Foto: El primer ministro israelí, Benjamín Netanyahu, en un asentamiento israelí en Cisjordania. (Reuters)

En realidad, partidos con ideología, según la analista, son solo Meretz, pacifista de izquierdas, y Hatsionut Hadatit (sionismo religioso, en hebreo), sionista y ultraortodoxo, “pero ambos son marginales”, señaló.

Y según Kacowicz, el conflicto entre derecha e izquierda no tiene sentido en estas elecciones.

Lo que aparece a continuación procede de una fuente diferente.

### src/wrap_home_pkg.sv
/*
  constants for the position wrap and home input block: register offsets,
  field positions, reset values and widths.
  assumes a 32-bit avalon-mm register bus with byte addresses.
*/
package wrap_home_pkg;
  // register byte offsets
  localparam logic [7:0] ctrl_off   = 8'h00;
  localparam logic [7:0] range_off  = 8'h04;
  localparam logic [7:0] ratio_off  = 8'h08;
  localparam logic [7:0] offset_off = 8'h0c;
  localparam logic [7:0] res_off    = 8'h10;
  localparam logic [7:0] pos_off    = 8'h14;
  localparam logic [7:0] remote_off = 8'h18;
  localparam logic [7:0] map_off    = 8'h1c;
  localparam logic [7:0] status_off = 8'h20;
  // control fields
  localparam int ctrl_wrap_bit  = 0;
  localparam int ctrl_two_bit   = 1;
  localparam int ctrl_pulse_bit = 2;
  // remote input fields
  localparam int remote_home_bit = 0;
  // input map fields, 4-bit selectors
  localparam int map_start_pos = 0;
  localparam int map_sens_pos  = 4;
  localparam int map_plus_pos  = 8;
  localparam int map_minus_pos = 12;
  localparam logic [3:0] sel_unused   = 4'hf;
  localparam logic [3:0] pulse_in_top = 4'h3;
  // reset values, ratio limit and unmapped read value
  localparam logic [2:0]  ctrl_reset   = 3'h1;
  localparam logic [15:0] range_reset  = 16'h000a;
  localparam logic [13:0] ratio_reset  = 14'h1388;
  localparam logic [13:0] ratio_max    = 14'h2710;
  localparam logic [29:0] offset_reset = 30'h00000000;
  localparam logic [15:0] res_reset    = 16'h03e8;
  localparam logic [15:0] map_reset    = 16'h9873;
  localparam logic [31:0] unmapped_val = 32'h00000000;
endpackage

La izquierda israelí ha sufrido tal declive que, desde hace una década, en cada convocatoria electoral los partidos tienen a sus votantes en vilo con la duda de si pasarán o no pasarán el umbral electoral (un 3,25% de los votos emitidos).

Supervivencia política

Para Netanyahu, de nuevo se trata de una lucha por su supervivencia política; está encausado por soborno, fraude y ruptura de confianza, cargos que él niega, y muchos analistas apuntan que el cálculo legal y político del mandatario es que será más fácil plantar cara a su caso en los tribunales desde la oficina de primer ministro que desde cualquier otro lugar.

Por eso la apreciación generalizada de que el bucle formación de gobierno de coalición / ruptura de coalición / elecciones anticipadas, puede ser infinito, si es, como parece, “que Netanyahu está decidido a llevar al país a una elección tras otra para permanecer en el puesto”, en palabras de Arieh Kacowicz.

Propaganda electoral del partido Azul y Blanco.

Sin embargo, las audiencias judiciales por su caso por corrupción están previstas para el 5 de abril, y es una incógnita el efecto mediático que tendrán y el impacto en su electorado.

Mientras tanto, los palestinos han desaparecido de la política, así como la ideología, “y hasta que no llegue un presidente de Estados Unidos y nos recuerde las negociaciones de paz, no se hará nada”, ironiza Leghziel.

Sin embargo, el profesor Kacowic, pragmático y optimista, propone su receta para la salida del circuito cerrado: “Si se repite el punto muerto tras las elecciones debería formarse una coalición paradójica, con todos los partidos, Bennett (Yamina, derecha), Saar (ex Likud líder de nuevo partido Nueva Esperanza), los árabes, Lapid (del centrista Yesh Atid), Liberman (nacionalista de Israel Nuestro Hogar)… todos, sentarse como cardenales y llegar a un acuerdo. Es difícil pero no imposible. Tomar decisiones económicas y devolver al país a la normalidad”.